_Exercise instructions_
Below are some records; state how many of their lines contain the word "default", and add nothing.

_Data for analysis_
--- src/rtl/wrapper_pkg.sv ---
// Shared constants for the UART compute wrapper: command bytes, packet length, FSM states.
package wrapper_pkg;

  localparam logic [7:0] CMD_MUL   = 8'h6d;  // 'm'
  localparam logic [7:0] CMD_MULH  = 8'h48;  // 'H'
  localparam logic [7:0] CMD_MULHU = 8'h68;  // 'h'
  localparam logic [7:0] CMD_DIV   = 8'h64;  // 'd'
  localparam logic [7:0] CMD_DIVU  = 8'h44;  // 'D'
  localparam logic [7:0] CMD_REM   = 8'h72;  // 'r'
  localparam logic [7:0] CMD_REMU  = 8'h4d;  // 'M'
  localparam logic [7:0] CMD_ADD   = 8'h61;  // 'a'
  localparam logic [7:0] CMD_SUB   = 8'h73;  // 's'

  localparam int PKT_LEN = 9;

  typedef enum logic [1:0] {
    ST_RX   = 2'd0,
    ST_EXEC = 2'd1,
    ST_TX   = 2'd2
  } state_t;

  function automatic logic is_div_cmd(input logic [7:0] cmd);
    return (cmd == CMD_DIV) || (cmd == CMD_DIVU) || (cmd == CMD_REM) || (cmd == CMD_REMU);
  endfunction

endpackage

--- src/rtl/wrapper_div_unit.sv ---
// div_unit: 32-iteration restoring unsigned divider; i_start loads operands, o_done pulses once.
module div_unit (
  input  logic        clk,
  input  logic        rst,
  input  logic        i_start,
  input  logic [31:0] i_dividend,
  input  logic [31:0] i_divisor,
  output logic        o_done,
  output logic [31:0] o_quot,
  output logic [31:0] o_rem
);

  logic [31:0] r_q;
  logic [31:0] r_r;
  logic [31:0] r_dvs;
  logic [4:0]  r_cnt;
  logic        r_run;
  logic        r_done;

  logic [32:0] w_sh;
  logic [32:0] w_diff;

  // Partial remainder stays below the divisor, so 33 bits hold the shifted value.
  assign w_sh   = {r_r, r_q[31]};
  assign w_diff = w_sh - {1'b0, r_dvs};

  always_ff @(posedge clk) begin
    if (rst) begin
      r_q    <= '0;
      r_r    <= '0;
      r_dvs  <= '0;
      r_cnt  <= '0;
      r_run  <= 1'b0;
      r_done <= 1'b0;
    end else begin
      r_done <= 1'b0;
      if (i_start) begin
        r_q   <= i_dividend;
        r_r   <= '0;
        r_dvs <= i_divisor;
        r_cnt <= 5'd31;
        r_run <= 1'b1;
      end else if (r_run) begin
        if (!w_diff[32]) begin
          r_r <= w_diff[31:0];
          r_q <= {r_q[30:0], 1'b1};
        end else begin
          r_r <= w_sh[31:0];
          r_q <= {r_q[30:0], 1'b0};
        end
        if (r_cnt == 5'd0) begin
          r_run  <= 1'b0;
          r_done <= 1'b1;
        end else begin
          r_cnt <= r_cnt - 5'd1;
        end
      end
    end
  end

  assign o_done = r_done;
  assign o_quot = r_q;
  assign o_rem  = r_r;

endmodule

--- src/rtl/wrapper.sv ---
// UART packet compute engine: 9-byte command packets in, 32-bit result out.
// Define UART_RESULT_TX_EN to stream the result back as 4 bytes, MSB first.
module wrapper
  import wrapper_pkg::*;
#(
  parameter int TIMEOUT_CYCLES = 0
) (
  input  logic        CLK,
  input  logic        RESET,
  input  logic [15:0] DIP,
  input  logic [2:0]  PB,
  input  logic [7:0]  UART_RX,
  input  logic        UART_RX_valid,
  output logic        UART_RX_ack,
  output logic [7:0]  UART_TX,
  output logic        UART_TX_valid,
  input  logic        UART_TX_ready,
  output logic [7:0]  LED_OUT,
  output logic [6:0]  LED_PC,
  output logic [31:0] SEVENSEGHEX,
  output logic        OLED_Write,
  output logic [6:0]  OLED_Col,
  output logic [5:0]  OLED_Row,
  output logic [23:0] OLED_Data,
  input  logic [31:0] ACCEL_Data,
  input  logic        ACCEL_DReady
);

  localparam logic [3:0] PKT_LEN_C = 4'(PKT_LEN);
`ifdef UART_RESULT_TX_EN
  localparam state_t ST_AFTER_EXEC = ST_TX;
`else
  localparam state_t ST_AFTER_EXEC = ST_RX;
`endif

  state_t      r_state;
  logic [3:0]  r_byte_cnt;
  logic [7:0]  r_cmd;
  logic [31:0] r_op1;
  logic [31:0] r_op2;
  logic [31:0] ComputeResult;
  logic        r_error;
  logic        r_ack;
  logic        r_div_run;
  logic [31:0] r_idle;
  logic [1:0]  r_tx_idx;

  logic        w_capture;
  logic        w_busy;
  logic [63:0] w_prod_ss;
  logic [63:0] w_prod_uu;
  logic [31:0] w_fast;
  logic        w_known;
  logic        w_use_div;
  logic        w_signed;
  logic [31:0] w_dvd;
  logic [31:0] w_dvs;
  logic [31:0] w_quot;
  logic [31:0] w_rem;
  logic        w_div_done;
  logic        w_div_start;
  logic [31:0] w_div_res;
  logic [31:0] w_q_fix;
  logic [31:0] w_r_fix;
  logic        w_unused;

  assign w_busy    = (r_state != ST_RX);
  assign w_capture = (r_state == ST_RX) && UART_RX_valid && !r_ack && (r_byte_cnt < PKT_LEN_C);

  assign w_prod_ss = {{32{r_op1[31]}}, r_op1} * {{32{r_op2[31]}}, r_op2};
  assign w_prod_uu = {32'b0, r_op1} * {32'b0, r_op2};

  always_comb begin
    w_fast  = '0;
    w_known = 1'b1;
    case (r_cmd)
      CMD_MUL:            w_fast = w_prod_uu[31:0];
      CMD_MULH:           w_fast = w_prod_ss[63:32];
      CMD_MULHU:          w_fast = w_prod_uu[63:32];
      CMD_ADD:            w_fast = r_op1 + r_op2;
      CMD_SUB:            w_fast = r_op1 - r_op2;
      CMD_DIV, CMD_DIVU:  w_fast = '1;
      CMD_REM, CMD_REMU:  w_fast = r_op1;
      default:            w_known = 1'b0;
    endcase
  end

  // Divide by zero never reaches the divider; the fast path supplies its fixed result.
  assign w_use_div   = is_div_cmd(r_cmd) && (r_op2 != 32'd0);
  assign w_signed    = (r_cmd == CMD_DIV) || (r_cmd == CMD_REM);
  assign w_dvd       = (w_signed && r_op1[31]) ? -r_op1 : r_op1;
  assign w_dvs       = (w_signed && r_op2[31]) ? -r_op2 : r_op2;
  assign w_div_start = (r_state == ST_EXEC) && w_use_div && !r_div_run;
  assign w_q_fix     = (w_signed && (r_op1[31] ^ r_op2[31])) ? -w_quot : w_quot;
  assign w_r_fix     = (w_signed && r_op1[31]) ? -w_rem : w_rem;
  assign w_div_res   = ((r_cmd == CMD_DIV) || (r_cmd == CMD_DIVU)) ? w_q_fix : w_r_fix;

  div_unit u_div (
    .clk        (CLK),
    .rst        (RESET),
    .i_start    (w_div_start),
    .i_dividend (w_dvd),
    .i_divisor  (w_dvs),
    .o_done     (w_div_done),
    .o_quot     (w_quot),
    .o_rem      (w_rem)
  );

  always_ff @(posedge CLK) begin
    if (RESET) begin
      r_state       <= ST_RX;
      r_byte_cnt    <= '0;
      r_cmd         <= '0;
      r_op1         <= '0;
      r_op2         <= '0;
      ComputeResult <= '0;
      r_error       <= 1'b0;
      r_ack         <= 1'b0;
      r_div_run     <= 1'b0;
      r_idle        <= '0;
      r_tx_idx      <= '0;
    end else begin
      case (r_state)
        ST_RX: begin
          if (w_capture) begin
            r_ack      <= 1'b1;
            r_byte_cnt <= r_byte_cnt + 4'd1;
            r_idle     <= 32'(TIMEOUT_CYCLES - 1);
            if (r_byte_cnt == 4'd0)
              r_cmd <= UART_RX;
            else if (r_byte_cnt < 4'd5)
              r_op1 <= {r_op1[23:0], UART_RX};
            else
              r_op2 <= {r_op2[23:0], UART_RX};
          end else begin
            // Execution waits for the last byte's handshake to close so ack is low while busy.
            if (r_ack && !UART_RX_valid) begin
              r_ack <= 1'b0;
              if (r_byte_cnt == PKT_LEN_C)
                r_state <= ST_EXEC;
            end
            if ((TIMEOUT_CYCLES > 0) && (r_byte_cnt != 4'd0) && (r_byte_cnt != PKT_LEN_C)) begin
              if (r_idle == 32'd0)
                r_byte_cnt <= '0;
              else
                r_idle <= r_idle - 32'd1;
            end
          end
        end
        ST_EXEC: begin
          r_ack <= 1'b0;
          if (w_use_div) begin
            if (!r_div_run) begin
              r_div_run <= 1'b1;
            end else if (w_div_done) begin
              ComputeResult <= w_div_res;
              r_error       <= 1'b0;
              r_div_run     <= 1'b0;
              r_byte_cnt    <= '0;
              r_tx_idx      <= '0;
              r_state       <= ST_AFTER_EXEC;
            end
          end else begin
            ComputeResult <= w_fast;
            r_error       <= !w_known;
            r_byte_cnt    <= '0;
            r_tx_idx      <= '0;
            r_state       <= ST_AFTER_EXEC;
          end
        end
        ST_TX: begin
          if (UART_TX_ready) begin
            r_tx_idx <= r_tx_idx + 2'd1;
            if (r_tx_idx == 2'd3)
              r_state <= ST_RX;
          end
        end
        default: r_state <= ST_RX;
      endcase
    end
  end

`ifdef UART_RESULT_TX_EN
  logic [7:0] w_tx_byte;
  always_comb begin
    w_tx_byte = '0;
    case (r_tx_idx)
      2'd0:    w_tx_byte = ComputeResult[31:24];
      2'd1:    w_tx_byte = ComputeResult[23:16];
      2'd2:    w_tx_byte = ComputeResult[15:8];
      default: w_tx_byte = ComputeResult[7:0];
    endcase
  end
  assign UART_TX_valid = (r_state == ST_TX);
  assign UART_TX       = (r_state == ST_TX) ? w_tx_byte : 8'h00;
`else
  assign UART_TX_valid = 1'b0;
  assign UART_TX       = 8'h00;
`endif

  assign UART_RX_ack = r_ack;
  assign LED_OUT     = {w_busy, r_error, 2'b00, r_byte_cnt};
  assign LED_PC      = r_cmd[6:0];
  assign SEVENSEGHEX = ComputeResult;
  assign OLED_Write  = 1'b0;
  assign OLED_Col    = '0;
  assign OLED_Row    = '0;
  assign OLED_Data   = '0;

  assign w_unused = ^{DIP, PB, ACCEL_Data, ACCEL_DReady, w_prod_ss[31:0]};

endmodule

--- config.mk ---
export PLATFORM = sky130hd
export DESIGN_NAME = wrapper
export DESIGN_NICKNAME = d
export VERILOG_FILES = /design/src/rtl/wrapper_pkg.sv /design/src/rtl/wrapper_div_unit.sv /design/src/rtl/wrapper.sv
export SDC_FILE = /design/constraint.sdc
export NUM_CORES = 2
export LEC_CHECK = 0
export BUFFER_PORTS_ARGS = -buffer_cell sky130_fd_sc_hd__buf_2
export CAP_MARGIN = 10
export CORE_AREA = 4 4 374 376
export DETAILED_ROUTE_END_ITERATION = 6
export DIE_AREA = 0 0 378 380
export PLACE_DENSITY = 0.73
export SYNTH_ARGS = -nofsm -noshare
export SYNTH_HDL_FRONTEND = slang
export SYNTH_SLANG_ARGS = --single-unit
--- constraint.sdc ---
create_clock -name CLK -period 23.4 [get_ports CLK]
set_clock_uncertainty 0.1 [all_clocks]
set_input_delay 3.51 -clock CLK [delete_from_list [all_inputs] [get_ports CLK]]
set_output_delay 3.51 -clock CLK [all_outputs]
set_load 0.01 [all_outputs]
==> metrics.yaml <==
critical_path:
  critPathArrivalTime_ns: 10.91
  cp_max_fo: 22
  critPathKind: "reg -> reg"
  crit_chain: "buf_4 > and2_1 > fa_1 > fa_1 > inv_1 > fa_1 > inv_1 > fa_1 > fa_1 > fa_1 > fa_1 > fa_1 > ha_1 > nand2_1 > nor3_1 > nand2_1 > nor4_1 > o21ai_0 > a21oi_1 > o21bai_1 > a311oi_1 > xor2_1 > a221oi_1 > a21oi_1"
  required_ns: 23.73
  cp-start-kind: "flip-flop"
  critPathMostFrequentCell: "fa_1"
  max_stage_delay_ns: 1.11
  crit_family: "adder cells"
  crit_buf_inv: 3
  endpoint_kind: "flip-flop"
  cp_slowest_cell: "dfxtp_1"
route:
  routed_via_density: 5.73
  route.antenna.remaining_nets: 0
  routed_wl_mm: 207
  wl_per_cell_um: 22.2
  drc_errors: 2
  dr.pass1.iters: 7
  vias: 53400
  first_iter_violations: 4701
cts:
  cts_hold_buffers: 0
  cts_buffers: 26
  cts_tree: "done"
  post_cts_buffers: 0
  h-tree-depth: 1
  clock-root-buffer: "clkbuf_16"
  clockBufferDepth: 3
  clkTransAtPathRegs_ns: 0.07
  cts_resized: 0
  clock_latency_ns: 0.59
  cts_sinks: 215
run_status:
  violations: "design-rule violations"
  status: "finished with violations"
yosys:
  synth_edf_count: 0
  synthFlopType: "dfxtp_1"
  ys_types: 91
  ys_async_sr_fraction_pct: 0
  ys_warn_count: 0
  synthTopCellsByArea: "fa_1 43%, inv_1 9.0%, ha_1 8.4%"
  synth_most_common_cell: "inv_1"
  netlist_instances: 7759
  yosys_register_bits: 215
  syn-cell-area_mm2: 0.0681
  avgSynthCellArea_um2: 8.77
  synth_top_area_cell: "fa_1"
  synth_top_cell_area_share_pct: 43.3
  synthTopCellsByCount: "1624 x inv_1, 1473 x fa_1, 825 x nand2_1, 549 x and2_1, 459 x ha_1"
  ys_seq_area_share_pct: 6.32
final_layout:
  nets: 9500
  instances_no_fill: 9321
  fill_cells: 12600
  drive_gt1_share_pct: 3.47
  final_area_mm2: 0.0704
  area_growth_pct: 3.48
timing:
  tns_ns: 0
  min_period_ns: 10.57
  worst_slew_pin_slew_ns: 1.33
  slew_violations: 0
  setup_viol: 0
  timing.fmax_mhz: 94.6
  finalHoldViolCount: 0
  worst_hold_slack_ns: 0.357
  fin_crit_sh_pct: 45.2
  rsz0062_at_grt: "no"
  slew_headroom_pct: 11.4
die:
  start_util_pct: 49.8
  chipWidth_um: 378
  die_y_um: 380
  fp.dieArea_mm2: 0.144
  rows: 136
  io_pins: 159
  coreArea_mm2: 0.137
power_and_ir_drop:
  p_leak_nw: 35.4
  p_per_area_mw_per_mm2: 12.9
  ir_drop_mv: 0.0499
global_routing:
  grt_pass1_vias: 56900
  grt_usage_pct: 29.3
  grt_max_degree: 91
  antenna_found_initial: 6
  grt_overflow_total: 0
  grt_pass1_wl_mm: 326
placed_design:
  hpwl_mm: 162
  place_inst: 9270
  io_buffer_count: 56
  place.gp.congestion: 0.994
  placed_area_mm2: 0.0696
run:
  max-cap-violations: 0
worst_hold_path:
  hold_class: "reg -> reg"
## kinds of logic (layout without fill, tap and decap cells)
| logic type | after synthesis | count (layout) | share of synthesized area [%] |
|---|---|---|---|
| adder cells (fa/ha/maj) | 1932 | 1932 | 51.8 |
| multiplexers | 111 | 111 | 1.64 |
| other | 1 | 52 | 0.00551 |
| XOR/XNOR | 285 | 285 | 3.67 |
| AND/OR/NAND/NOR | 2108 | 2108 | 15.1 |
| AO/OA/AOI/OAI | 995 | 995 | 9.50 |
| buffers and inverters | 2112 | 1829 | 12.0 |
| flip-flops | 215 | 215 | 6.32 |
## registers in the layout (all words and copies together) (netlist names), 4 cells and up
| register | cells |
|---|---|
| u_div.r_cnt | 5 |
| u_div.o_quot | 32 |
| r_op2 | 32 |
| r_cmd | 8 |
| u_div.o_rem | 32 |
| SEVENSEGHEX | 32 |
| r_op1 | 32 |
| r_byte_cnt | 4 |
| u_div.r_dvs | 32 |
## cell type report
| cell class | count | area, um2 | share of cell area (%) |
|---|---|---|---|
| Sequential cell | 215 | 4320 | 6.14 |
| Clock buffer | 35 | 734 | 1.04 |
| Multi-Input combinational cell | 5480 | 55800 | 79.3 |
| Timing Repair Buffer | 157 | 1040 | 1.48 |
| Inverter | 1624 | 6100 | 8.65 |
| Antenna cell | 3 | 7.51 | 0.0107 |
| Clock inverter | 13 | 145 | 0.206 |
| Tap cell | 1794 | 2240 | 3.19 |
## placed cells by master (no fill, tap or decap), types with 66 or more instances in the layout
master and instances:
a211oi_1 88, a21o_1 82, a21oi_1 288, and2_1 549
buf_4 101, dfxtp_1 201, fa_1 1473, ha_1 459
inv_1 1624, mux2i_1 109, nand2_1 825, nand3_1 69
nor2_1 310, nor3_1 66, o21ai_0 207, xnor2_1 174
xor2_1 110
## worst min-delay path: stages, from the launching register on
cell,delay (ns)
dfxtp_1,0.31
nand2_1,0.05
a21oi_1,0.05
## path summary, 6_finish.rpt
check	start	to	slack (ns)	depth (start not counted)
worst max-delay path	r_op2[14]	SEVENSEGHEX[22]	12.83	24
worst min-delay path	u_div.r_dvs[31]	u_div.r_dvs[31]	0.36	2
worst max register to register	r_op2[14]	SEVENSEGHEX[22]	12.83	24
worst min register to register	u_div.r_dvs[31]	u_div.r_dvs[31]	0.36	2
## per-stage QoR
step	power, mW	setup slack (ns)	util [%]
final	0.906	12.83	51.5
after global routing	0.931	12.64	51.5
after CTS	0.906	12.93	51.5
after detailed placement	0.478	13.01	50.8
after global placement	0.477	13.07	50.8
after floorplan	0.455	15.12	-
## routing by layer
| layer | track usage [%] | wire, um | vias to the layer above |
|---|---|---|---|
| li1 | - | - | 23300 |
| met1 | 37.5 | 79200 | 27200 |
| met2 | 48.1 | 97200 | 2364 |
| met3 | 5.20 | 17900 | 623 |
| met4 | 13.9 | 12300 | 4 |
| met5 | 0 | 25 | - |
## report_power, final
group	internal, mW	leakage [nW]	switching (mW)
sequential	0.368	1.74	0.00449
combinational	0.0312	33.2	0.0707
clock	0.244	0.426	0.188
total	0.643	35.4	0.263
Note: power is estimated with default switching activity, not from simulation.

_Response for this exercise_
4